<file path="config.mk">
export PLATFORM = sky130hd
export DESIGN_NAME = rpld_cfg
export DESIGN_NICKNAME = d
export VERILOG_FILES = /design/src/rice_posting_list_decoder_unit_defines.svh /design/src/rpld_pkg.sv /design/src/rpld_cfg.sv
export SDC_FILE = /design/constraint.sdc
export NUM_CORES = 1
export LEC_CHECK = 0
export BUFFER_PORTS_ARGS = -buffer_cell sky130_fd_sc_hd__buf_2
export CAP_MARGIN = 20
export CORE_MARGIN = 10
export CORE_UTILIZATION = 41
export CTS_CLUSTER_DIAMETER = 60
export DETAILED_ROUTE_END_ITERATION = 10
export PLACE_DENSITY = 0.84
export SYNTH_ARGS = -nofsm -noshare
export SYNTH_HDL_FRONTEND = slang
export SYNTH_SLANG_ARGS = --single-unit
</file>
<file path="constraint.sdc">
create_clock -name clk -period 1.14 [get_ports clk]
set_input_delay 0 -clock clk [delete_from_list [all_inputs] [get_ports clk]]
set_output_delay 0 -clock clk [all_outputs]
set_load 0.03 [all_outputs]
</file>
<file path="src/rice_posting_list_decoder_unit_defines.svh">
// Assertion macros used by the seen bitmap source of the posting list decoder.
`ifndef RICE_POSTING_LIST_DECODER_UNIT_DEFINES_SVH
`define RICE_POSTING_LIST_DECODER_UNIT_DEFINES_SVH
`ifndef SYNTHESIS
// Checked on every rising edge outside reset.
`define RPLD_ASSERT(label, prop, msg) \
	label: assert property (@(posedge clk) disable iff (!arst_n) prop) else $error(msg);
// Checked on every rising edge, reset included.
`define RPLD_ASSERT_ALWAYS(label, prop, msg) \
	label: assert property (@(posedge clk) prop) else $error(msg);
`else
`define RPLD_ASSERT(label, prop, msg)
`define RPLD_ASSERT_ALWAYS(label, prop, msg)
`endif
`endif

</file>
<file path="src/rpld_pkg.sv">
// Shared constants, types and helper functions of the posting list decoder.
package rpld_pkg;

	// Default width of a file id and of the seen bitmap address.
	localparam int ID_BITS_DEF = 16;

	// Register reset values and limits.
	localparam logic [3:0]  RICE_K_RESET     = 4'd4;
	localparam logic [3:0]  K_MAX            = 4'd8;
	localparam logic [16:0] FILE_COUNT_RESET = 17'h10000;

	// Quotient accumulation.
	localparam int          QUOT_W   = 16;
	localparam logic [15:0] QUOT_MAX = 16'hFFFF;
	localparam logic [15:0] RUN_STEP = 16'd8;
	localparam logic [7:0]  BYTE_RUN = 8'hFF;

	// Bitmap memory rows hold 2**ROW_LG flags each.
	localparam int ROW_LG = 6;

	// Configuration port.
	localparam int APB_AW = 3;
	localparam logic REG_RICE_K     = 1'b0;
	localparam logic REG_FILE_COUNT = 1'b1;

	// Operation codes of an input transaction.
	localparam logic OP_POST  = 1'b0;
	localparam logic OP_CLEAR = 1'b1;

	// Control handed from the decoder to the bitmap stage.
	typedef struct packed {
		logic probe;
		logic clear;
	} lookup_t;

	// Number of leading ones of a byte that is not all ones.
	function automatic logic [2:0] lead_ones(input logic [7:0] b);
		logic [2:0] n;
		n = 3'd0;
		priority casez (b)
			8'b0???????: n = 3'd0;
			8'b10??????: n = 3'd1;
			8'b110?????: n = 3'd2;
			8'b1110????: n = 3'd3;
			8'b11110???: n = 3'd4;
			8'b111110??: n = 3'd5;
			8'b1111110?: n = 3'd6;
			default:     n = 3'd7;
		endcase
		return n;
	endfunction

	// Saturating 16-bit add.
	function automatic logic [15:0] sat_add(input logic [15:0] a, input logic [15:0] b);
		logic [16:0] s;
		s = {1'b0, a} + {1'b0, b};
		return s[16] ? QUOT_MAX : s[15:0];
	endfunction

endpackage

</file>
<file path="src/rpld_cfg.sv">
// APB configuration registers: Rice parameter and file count.
module rpld_cfg (
	input  logic                        clk,
	input  logic                        arst_n,
	input  logic                        psel,
	input  logic                        penable,
	input  logic                        pwrite,
	input  logic [rpld_pkg::APB_AW-1:0] paddr,
	input  logic [31:0]                 pwdata,
	output logic [31:0]                 prdata,
	output logic                        pready,
	output logic [3:0]                  rice_k,
	output logic [16:0]                 file_count
);

	logic [3:0]  rice_k_q;
	logic [16:0] file_count_q;
	logic        reg_sel;
	logic        wr_en;

	// The register index is the word address.
	assign reg_sel = paddr[2];
	assign pready  = 1'b1;
	assign wr_en   = psel && penable && pwrite && pready;

	// Register writes at the access phase.
	always_ff @(posedge clk or negedge arst_n) begin
		if (!arst_n) begin
			rice_k_q     <= rpld_pkg::RICE_K_RESET;
			file_count_q <= rpld_pkg::FILE_COUNT_RESET;
		end else if (wr_en) begin
			unique case (reg_sel)
				rpld_pkg::REG_RICE_K:     rice_k_q     <= pwdata[3:0];
				rpld_pkg::REG_FILE_COUNT: file_count_q <= pwdata[16:0];
				default:                  rice_k_q     <= rice_k_q;
			endcase
		end
	end

	// Read back.
	always_comb begin
		unique case (reg_sel)
			rpld_pkg::REG_RICE_K:     prdata = {28'd0, rice_k_q};
			rpld_pkg::REG_FILE_COUNT: prdata = {15'd0, file_count_q};
			default:                  prdata = 32'd0;
		endcase
	end

	assign rice_k     = rice_k_q;
	assign file_count = file_count_q;

endmodule

</file>
==> results of run 1 <==
## cells by family (layout without fill, tap and decap cells)
family / after synthesis / in the layout
mux: 25 / 25
flops: 21 / 21
buf+inv: 19 / 89
simple gates: 15 / 15
other cells: 2 / 16
## through the flow
stage	setup WS (ns)	power [mW]	hold WS (ns)	cells
2_1_floorplan	0.211	1.98	-0.296	96
4_1_cts	-0.0135	2.83	0.170	194
3_5_place_dp	0.121	2.33	-0.0241	169
6_report	-0.00418	2.90	0.162	196
5_1_grt	-0.0456	3.04	0.206	196
3_3_place_gp	0.134	2.30	-0.0329	169
## layout by cell type, fill, tap and decap left out
cell type / netlist / layout
buf_2: 0 / 55
dfrtp_1: 19 / 19
dlygate4sd3_1: 0 / 18
conb_1: 2 / 16
mux2_4: 10 / 13
and2_1: 13 / 12
mux2_2: 15 / 12
buf_4: 16 / 7
buf_6: 2 / 5
clkbuf_4: 0 / 3
dfstp_2: 2 / 2
and2_4: 0 / 1
nand4_4: 1 / 1
nand4b_1: 1 / 1
clkinv_2: 0 / 1
## metal layers
layer | wire [µm] | track usage
met1 | 1210 | 0.129
met2 | 1830 | 0.225
met3 | 431 | 0.0694
met4 | 85 | 0.0581
met5 | 0 | 0
## registers in the layout (all words and copies together) (netlist names)
name,flops
file_count,17
rice_k,4
## where the power goes
group | leakage, nW | total (mW) | internal, mW | switching (mW)
logic | 0.638 | 1.49 | 0.586 | 0.902
clock network | 0.0177 | 0.368 | 0.131 | 0.237
registers | 0.249 | 1.04 | 0.920 | 0.119
## cell type report
type                            instances  area [µm²]  share of cell area
Multi-Input combinational cell         56         504               0.303
Timing Repair Buffer                   85         564               0.340
Tap cell                               30        37.5              0.0226
Clock inverter                          1        5.00             0.00301
Clock buffer                            3        22.5              0.0136
Sequential cell                        21         528               0.318
## worst max path at each step
stage	from	end	slack [ns]	cells past startpoint
global route	file_count[16]	prdata[16]	-0.05	2
finish	rice_k[2]	prdata[2]	-0.004	2
floorplan	file_count[16]	prdata[16]	0.21	1
CTS	file_count[3]	prdata[3]	-0.01	2
global placement	paddr[2]	file_count[12]	0.13	3
detailed placement	paddr[2]	file_count[12]	0.12	3
## what timing repair did
item,in CTS,in global routing
setup endpoints to repair,5,5
hold endpoints to repair,42,0
setup buffers,3,2
hold buffers,18,0
gates resized for setup,10,5
==> summary.txt, run 1 <==
Outcome
  • Run status: finished, violations left
  • Failing checks: setup timing

Worst setup path
  • Buf+Inv Stages, Crit Path: 1
  • R2R Path End: rice_k[1]
  • CP max stage cell: dfstp_2
  • Critical Path AT: 1.14 ns
  • R2R depth: 2
  • Crit path max fanout: 3
  • Origin of the critical flop-to-flop path: rice_k[1]
  • Critical path endpoint category: output port
  • Crit-path cells: mux2_4 -> buf_6
  • CP max stage delay: 0.56 ns
  • Critical path class: reg2out
  • Critical Path RT: approximately 1.1 ns
  • CP delay by family, top: flip-flops
  • R2R Setup Slk: approximately 0.21 ns
  • Critical path launch point type: flop

Logic synthesis
  • Yosys warning count: 0
  • XOR/XNOR Fraction of Synth Area: 0
  • Compound-cell area share of the yosys netlist: 0
  • Cell type with the largest total area after synthesis: dfrtp_1
  • Post-Synth Adder-Cell Area: 0
  • Main synth FF type: dfrtp_1
  • Count of cell types in the netlist: 11
  • Cells after Synth: 82
  • FF+latch count, synth: 21
  • Top cell type's share of synthesized area: 0.427
  • Syn Area/Cell: between 10 and 15 µm²
  • Post-Syn Area: 1110 µm²
  • Post-synth EDFFs: 0
  • Largest family of logic cells by synthesized area: multiplexers
  • Async SR Flop Fraction: 1.00
  • Synth Area in Simple Gates: 0.100
  • Multiplexer area fraction after synthesis: 0.287
  • Synth top area cells: dfrtp_1, mux2_2, mux2_4
  • Sequential area share after synthesis: 0.475
  • Top-count cell post-synth: dfrtp_1
  • Commonest cells in the netlist: dfrtp_1, buf_4, mux2_2, and2_1, mux2_4

GRT
  • Initial antenna violation count: 0
  • Gr ovfl total: 0
  • Total GRT Usage: 0.132
  • Largest net degree at the start of global routing: 22
  • Vias in the first global route: 1100
  • First-pass GRT wire length: 5.52 mm

Route
  • DR iter-0 viols: 12
  • Drt total wl: 3.55 mm
  • DR vias: ~920
  • Via-per-instance ratio: 4.70
  • TritonRoute pass-1 iters: 4
  • Drt drc: 0
  • Final ANT Viol Nets: 0
  • Routed wire length per instance: 18.1 µm

Min path
  • HP Class: in2async

Floorplanning
  • Rows: 18
  • # IOs: 94
  • Die area: 5200 µm²
  • Die H: 72.1 µm
  • Core footprint: 2520 µm²
  • Effective utilization at floorplan: 0.441
  • Die Wd: 72.1 µm

STA
  • Final WS setup: -0.00418 ns
  • Final setup fails: 2
  • Period utilization: 1.00
  • Fin. max-slew vios: 0
  • Worst clock skew: 0 ns
  • RSZ-0062 raised after global routing: true
  • Setup TNS: -0.00740 ns
  • Final Hold Viols: 0
  • Fmax: 0.874 GHz
  • Minimum clock period: 1.14 ns

Layout
  • Final Cell Area: 1660 µm²
  • Filler cells: approximately 190
  • Area grow syn2layout: 49.4%
  • N_diodes: 0
  • Layout cell share with drive strength beyond 1: 0.602
  • Net total in the final layout: 207
  • Finished Core Util: 0.659

Placed design
  • Dpl cell area: 1370 µm²
  • Global placer's final weighted congestion: 0.656
  • Final HPWL DP: 2.38 mm
  • PortBufs: 60

Power
  • Max VDD drop: 1410 µV
  • PwrDens: roughly 1700 nW/µm²
  • Lkg Pwr: 0.905 nW

Clock network
  • H-tree levels: 1
  • Clock Latency Late Sink: 0.30 ns
  • Clk slew on worst S/H paths: 0.12 ns
  • Clock sink count: 21
  • Inserted Clock Buffers: 3
  • Root Driver: clkbuf_4
  • Clock Tree Buf Depth: 2
  • TritonCTS clock tree: built

Job
  • Max-cap violations: 0
No activity file was read; power rests on OpenSTA's default activity.
==> run 2, diff against run 1 <==
- CORE_ASPECT_RATIO: unset -> 0.5
- PLACE_DENSITY: 0.84 -> 0.85
==> run 2 against run 1 <==
The flow now finishes without violations. Global-route usage shrank 0.43 points. Die area rose by 2.4%. Count of clock-buffer cells in the layout did not move. Largest cell class unchanged. Largest power group unchanged. Via count is 1.3% lower. Flip-flop and latch count is the same. Clock skew stayed put. Final area decreased by 0.90%.
==> summary.txt, run 2 (same netlist as run 1, synthesis figures left out) <==
Worst setup path
  • Critical Path AT: 1.12 ns
  • R2R depth: 2
  • Crit. Startpoint: file_count[0]
  • Origin of the critical flop-to-flop path: rice_k[1]
  • Critical path endpoint category: output port
  • CP max stage cell: dfrtp_1
  • Crit-path cells: mux2_2 -> buf_2
  • R2R Path End: rice_k[1]
  • Critical path endpoint: prdata[0]
  • CP max stage delay: 0.40 ns
  • Crit path max fanout: 3
  • Critical path launch point type: flop
  • R2R Setup Slk: approximately 0.24 ns
  • Critical Path RT: ~1.1 ns
  • Critical path class: reg2out

Route
  • DR iter-0 viols: 39
  • Via-per-instance ratio: 4.50
  • TritonRoute pass-1 iters: 4
  • DR vias: around 910
  • Drt total wl: 3.68 mm
  • Routed wire length per instance: 18.2 µm
  • Drt drc: 0
  • Final ANT Viol Nets: 0

Layout
  • Finished Core Util: 0.637
  • Commonest cells after routing, fill and taps aside: buf_2, dfrtp_1, dlygate4sd3_1, conb_1, mux2_2
  • Layout cell share with drive strength beyond 1: 0.591
  • Area grow syn2layout: 48.0%
  • Max reg flops: 17
  • Filler cells: 191
  • Most common cell after layout, fill and taps aside: buf_2
  • Net total in the final layout: 205

GRT
  • Vias in the first global route: 984
  • First-pass GRT wire length: roughly 5.3 mm
  • Largest net degree at the start of global routing: 22
  • Total GRT Usage: 0.127
  • Initial antenna violation count: 1
  • Gr ovfl total: 0

Power
  • PwrDens: 1800 nW/µm²
  • Lkg Pwr: 0.884 nW
  • Max VDD drop: between 700 and 800 µV

Floorplanning
  • Core footprint: 2590 µm²
  • Die area: 5320 µm²
  • Rows: 13
  • # IOs: 94
  • Die Wd: 93.7 µm
  • Effective utilization at floorplan: 0.430
  • Die H: 56.8 µm

Clock network
  • Clock Tree Buf Depth: 2
  • Clk slew on worst S/H paths: roughly 0.08 ns
  • Inserted Clock Buffers: 3
  • Clock sink count: 21
  • Root Driver: clkbuf_8
  • Clock Latency Late Sink: 0.27 ns
  • TritonCTS clock tree: built
  • H-tree levels: 1

STA
  • Minimum hold slack: 0.236 ns
  • Fmax: 0.889 GHz
  • Final Hold Viols: 0
  • Minimum clock period: around 1.1 ns
  • Fin. max-slew vios: 0
  • Final setup fails: 0
  • Period utilization: 0.986
  • Worst clock skew: 0 ns
  • Setup TNS: 0 ns

Placed design
  • Final HPWL DP: 2.39 mm
  • PortBufs: 60
  • Global placer's final weighted congestion: 0.732

Job
  • Max-cap violations: 0

Outcome
  • Run status: finished, final reports clean

Min path
  • HP Class: in2async
==> run 2: cell count changes in the layout (fill, tap and decap cells not counted) <==
cell,change
buf_6,-3
buf_2,+2
diode_2,+1
and2_4,-1
and2_1,+1
clkbuf_4,-2
mux2_2,+3
mux2_4,-3
clkbuf_8,+3
buf_4,-2
==> run 2: cell type report <==
class	count	area [µm²]	share of cell area
antenna	1	2.50	0.00152
clock buffer	3	41.3	0.0251
clock inverter	1	5.00	0.00304
multi-input combinational	56	490	0.298
sequential	21	528	0.321
tap	37	46.3	0.0281
timing repair buffer	83	533	0.324
==> run 2: how the worst min path moves through the flow <==
stage | end | slack (ns) | cells after the start
final | file_count[6] | 0.24 | 2
after global routing | file_count[6] | 0.27 | 2
after global placement | file_count[9] | -0.03 | 1
after detailed placement | file_count[3] | -0.03 | 1
after floorplan | file_count[0] | -0.30 | 0
after CTS | file_count[7] | 0.24 | 2
==> run 2: power breakdown <==
group | internal (mW) | switching (mW) | total (mW)
Combinational | 0.521 | 0.893 | 1.41
Sequential | 0.922 | 0.119 | 1.04
Clock | 0.245 | 0.267 | 0.512
==> run 2: timing repair <==
item,4_1_cts,5_1_grt
hold buffers,18,0
endpoints found under the hold margin,40,0
buffers inserted,0,3
endpoints found under the setup margin,0,4
resized for setup,0,7
==> run 2: per-layer routing <==
metal | up-vias | share of wire | GRT usage
met2 | 36 | 0.56 | 0.254
li1 | 405 | - | -
met4 | 0 | 0.023 | 0.0516
met1 | 460 | 0.35 | 0.118
met3 | 8 | 0.070 | 0.0358
met5 | - | 0 | 0
==> run 2: metrics by stage <==
step / power [mW] / instance area [µm²] / std cells / setup slack, ns
2_1_floorplan: 1.98 / 1160 / 96 / 0.211
3_3_place_gp: 2.30 / 1380 / 176 / 0.0903
3_5_place_dp: 2.33 / 1380 / 176 / 0.0500
4_1_cts: 2.86 / 1610 / 198 / 0.0174
5_1_grt: 3.09 / 1650 / 202 / -0.00866
6_report: 2.97 / 1650 / 202 / 0.0156
==> run 2: worst max-delay path, delay by kind of cell, from the launching register on <==
family	cells	cell delay, ns
buffers and inverters	1	0.18
DFF	1	0.40
muxes	1	0.27
==> run 3, diff against run 2 <==
- PLACE_DENSITY: 0.85 -> unset
- PLACE_DENSITY_LB_ADDON: unset -> 0.1
==> run 3 against run 2 <==
Die area unchanged. Combinational power decreased by 6%. Utilization decreased by 0.73 points. Count of clock-buffer cells in the layout increased by 1. Critical path depth unchanged. Register-to-register slack about the same. Total power decreased by 4.5%. Flip-flop and latch count unchanged. Clock power decreased by 7.2%. Final cell count decreased by 1.5%. Hold slack got worse by 0.0091 ns.
==> summary.txt, run 3 (same netlist as run 1, synthesis figures left out) <==
Worst setup path
  • Critical Path RT: 1.14 ns
  • Crit path max fanout: 3
  • Critical path class: reg2out
  • R2R depth: 2
  • Critical path launch point type: flop
  • Critical path endpoint category: output port
  • Critical Path AT: approximately 1.1 ns

Floorplanning
  • # IOs: between 90 and 100
  • Effective utilization at floorplan: 0.430
  • Die area: ~5300 µm²
  • Core footprint: 2590 µm²
  • Die Wd: roughly 94 µm
  • Rows: 13
  • Die H: 56.8 µm

STA
  • Worst clock skew: 0 ns
  • Final Hold Viols: 0
  • Minimum clock period: 1.09 ns
  • Final setup fails: 0
  • Fmax: 0.913 GHz
  • Setup TNS: 0 ns
  • Final WS setup: 0.0451 ns
  • Period utilization: 0.960
  • RSZ-0062 raised after global routing: false
  • Fin. max-slew vios: 0

Clock network
  • Root Driver: clkbuf_8
  • Clock sink count: 21
  • TritonCTS clock tree: built
  • Clk slew on worst S/H paths: about 0.070 ns
  • H-tree levels: 1
  • Clock Tree Buf Depth: 2
  • Inserted Clock Buffers: 3
  • Clock Latency Late Sink: 0.25 ns

Route
  • DR iter-0 viols: 47
  • TritonRoute pass-1 iters: 2
  • Drt total wl: 2.90 mm
  • Drt drc: 0
  • Final ANT Viol Nets: 0
  • Via-per-instance ratio: 4.25
  • DR vias: 845
  • Routed wire length per instance: roughly 15 µm

Layout
  • Net total in the final layout: 203
  • Most common cell after layout, fill and taps aside: buf_2
  • Layout cell share with drive strength beyond 1: 0.580
  • Filler cells: 211
  • N_diodes: 0
  • Commonest cells after routing, fill and taps aside: buf_2, dfrtp_1, dlygate4sd3_1, conb_1, mux2_2
  • Fin cells: 199
  • Area grow syn2layout: 46.3%
  • Register Area: 528 µm²
  • Multi-input gate area: between 400 and 500 µm²
  • Max reg flops: 17

Placed design
  • PortBufs: 60
  • Global placer's final weighted congestion: 0.675
  • Place WS: 0.185 ns
  • Placed Instances: roughly 180

Outcome
  • Run status: finished, final reports clean

GRT
  • First-pass GRT wire length: 4.67 mm
  • Total GRT Usage: 0.108
  • Vias in the first global route: about 940
  • Gr ovfl total: 0
  • Initial antenna violation count: 0
  • Largest net degree at the start of global routing: 22

Power
  • Lkg Pwr: 0.874 nW
  • Max VDD drop: 862 µV
  • PwrDens: 1740 nW/µm²

Min path
  • HP Class: in2async

Job
  • Max-cap violations: 0
==> run 3: worst paths after layout <==
check                                     from             end  slack [ns]
worst max-delay path             file_count[1]       prdata[1]        0.05
worst min-delay path                    arst_n   file_count[0]        0.23
worst max register to register   file_count[3]   file_count[3]        0.25
worst min register to register  file_count[14]  file_count[14]        0.53
max in group asynchronous               arst_n       rice_k[2]        0.57
min in group clk                        pwrite       rice_k[1]        0.27
==> run 3: report_power, final <==
group,leakage (nW),internal [mW],switching (mW)
Clock,0.0228,0.248,0.226
Sequential,0.249,0.922,0.114
Combinational,0.602,0.487,0.836
Total,0.874,1.66,1.18
==> run 3: through the flow <==
step                total power, mW  area [µm²]  utilization  hold slack (ns)
floorplan                      1.98        1160            -           -0.296
global route                   2.97        1630        0.629            0.270
detailed placement             2.32        1390        0.538          -0.0153
finish                         2.83        1630        0.629            0.227
CTS                            2.85        1620        0.626            0.242
global placement               2.31        1390        0.538          -0.0153
==> run 3: per-layer routing <==
layer / vias to the layer above / part of all wire / track usage
met2: 38 / 0.52 / 0.201
met4: 0 / 0 / 0.0129
met3: 0 / 0.099 / 0.0490
met5: - / 0 / 0
li1: 399 / - / -
met1: 408 / 0.38 / 0.111
==> run 3: area by class of cell <==
class	count	share of cell area
Clock buffer	4	0.0277
Tap cell	37	0.0284
Sequential cell	21	0.324
Timing Repair Buffer	81	0.318
Multi-Input combinational cell	56	0.301
==> run 3: repair_timing <==
item                                   4_1_cts  5_1_grt
setup endpoints to repair                    0        2
gates resized for setup                      0        2
endpoints found under the hold margin       40        0
hold buffers                                18        0
setup buffers                                0        1
==> run 3: critical path, stage by stage, from the launching register on <==
cell and delay, ns:
dfrtp_1 0.40, mux2_2 0.26, buf_2 0.17
$ cat src/rice_posting_list_decoder_unit_defines.svh
// Assertion macros used by the seen bitmap source of the posting list decoder.
`ifndef RICE_POSTING_LIST_DECODER_UNIT_DEFINES_SVH
`define RICE_POSTING_LIST_DECODER_UNIT_DEFINES_SVH
`ifndef SYNTHESIS
// Checked on every rising edge outside reset.
`define RPLD_ASSERT(label, prop, msg) \
	label: assert property (@(posedge clk) disable iff (!arst_n) prop) else $error(msg);
// Checked on every rising edge, reset included.
`define RPLD_ASSERT_ALWAYS(label, prop, msg) \
	label: assert property (@(posedge clk) prop) else $error(msg);
`else
`define RPLD_ASSERT(label, prop, msg)
`define RPLD_ASSERT_ALWAYS(label, prop, msg)
`endif
`endif

$ cat src/rpld_pkg.sv
// Shared constants, types and helper functions of the posting list decoder.
package rpld_pkg;

	// Default width of a file id and of the seen bitmap address.
	localparam int ID_BITS_DEF = 16;

	// Register reset values and limits.
	localparam logic [3:0]  RICE_K_RESET     = 4'd4;
	localparam logic [3:0]  K_MAX            = 4'd8;
	localparam logic [16:0] FILE_COUNT_RESET = 17'h10000;

	// Quotient accumulation.
	localparam int          QUOT_W   = 16;
	localparam logic [15:0] QUOT_MAX = 16'hFFFF;
	localparam logic [15:0] RUN_STEP = 16'd8;
	localparam logic [7:0]  BYTE_RUN = 8'hFF;

	// Bitmap memory rows hold 2**ROW_LG flags each.
	localparam int ROW_LG = 6;

	// Configuration port.
	localparam int APB_AW = 3;
	localparam logic REG_RICE_K     = 1'b0;
	localparam logic REG_FILE_COUNT = 1'b1;

	// Operation codes of an input transaction.
	localparam logic OP_POST  = 1'b0;
	localparam logic OP_CLEAR = 1'b1;

	// Control handed from the decoder to the bitmap stage.
	typedef struct packed {
		logic probe;
		logic clear;
	} lookup_t;

	// Number of leading ones of a byte that is not all ones.
	function automatic logic [2:0] lead_ones(input logic [7:0] b);
		logic [2:0] n;
		n = 3'd0;
		priority casez (b)
			8'b0???????: n = 3'd0;
			8'b10??????: n = 3'd1;
			8'b110?????: n = 3'd2;
			8'b1110????: n = 3'd3;
			8'b11110???: n = 3'd4;
			8'b111110??: n = 3'd5;
			8'b1111110?: n = 3'd6;
			default:     n = 3'd7;
		endcase
		return n;
	endfunction

	// Saturating 16-bit add.
	function automatic logic [15:0] sat_add(input logic [15:0] a, input logic [15:0] b);
		logic [16:0] s;
		s = {1'b0, a} + {1'b0, b};
		return s[16] ? QUOT_MAX : s[15:0];
	endfunction

endpackage

$ cat src/rpld_decode.sv
// Rice code decoder: quotient gathering, delta and running id, list stop.
module rpld_decode #(
	parameter int ID_BITS = rpld_pkg::ID_BITS_DEF
) (
	input  logic                  clk,
	input  logic                  arst_n,
	input  logic                  accept,
	input  logic                  op,
	input  logic [7:0]            code_byte,
	input  logic                  list_last,
	input  logic [3:0]            rice_k,
	input  logic [16:0]           file_count,
	output rpld_pkg::lookup_t     look,
	output logic [ID_BITS-1:0]    id
);

	localparam int SUM_W = ((ID_BITS > 24) ? ID_BITS : 24) + 1;

	logic [15:0]        quot_q;
	logic [ID_BITS-1:0] running_q;
	logic               stopped_q;

	logic [3:0]       k_eff;
	logic [2:0]       ones;
	logic [7:0]       shifted;
	logic [7:0]       rem;
	logic [15:0]      quot;
	logic [23:0]      delta;
	logic [SUM_W-1:0] sum;
	logic             too_big;
	logic             is_run;
	logic             is_post;

	// Decode one byte against the list state.
	always_comb begin
		k_eff   = (rice_k > rpld_pkg::K_MAX) ? rpld_pkg::K_MAX : rice_k;
		ones    = rpld_pkg::lead_ones(code_byte);
		shifted = code_byte << ones;
		rem     = shifted >> (4'd8 - k_eff);
		quot    = rpld_pkg::sat_add(quot_q, {13'd0, ones});
		delta   = ({8'd0, quot} << k_eff) | {16'd0, rem};
		sum     = SUM_W'(running_q) + SUM_W'(delta);
		too_big = (sum >= SUM_W'(file_count)) || (|sum[SUM_W-1:ID_BITS]);
		is_run  = (code_byte == rpld_pkg::BYTE_RUN);
		is_post = (op == rpld_pkg::OP_POST);
	end

	assign look.probe = is_post && !stopped_q && !is_run && !too_big;
	assign look.clear = (op == rpld_pkg::OP_CLEAR);
	assign id         = sum[ID_BITS-1:0];

	// List state update; the last byte of a list returns it to zero.
	always_ff @(posedge clk or negedge arst_n) begin
		if (!arst_n) begin
			quot_q    <= '0;
			running_q <= '0;
			stopped_q <= 1'b0;
		end else if (accept && is_post) begin
			if (list_last) begin
				quot_q    <= '0;
				running_q <= '0;
				stopped_q <= 1'b0;
			end else if (!stopped_q) begin
				if (is_run) begin
					quot_q <= rpld_pkg::sat_add(quot_q, rpld_pkg::RUN_STEP);
				end else begin
					quot_q <= '0;
					if (too_big) begin
						stopped_q <= 1'b1;
					end else begin
						running_q <= id;
					end
				end
			end
		end
	end

endmodule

+++++

## TASK GOAL
If a line in the records contains the word "metal", copy it out.

## TASK OUTPUT
## metal layers
metal | up-vias | share of wire | GRT usage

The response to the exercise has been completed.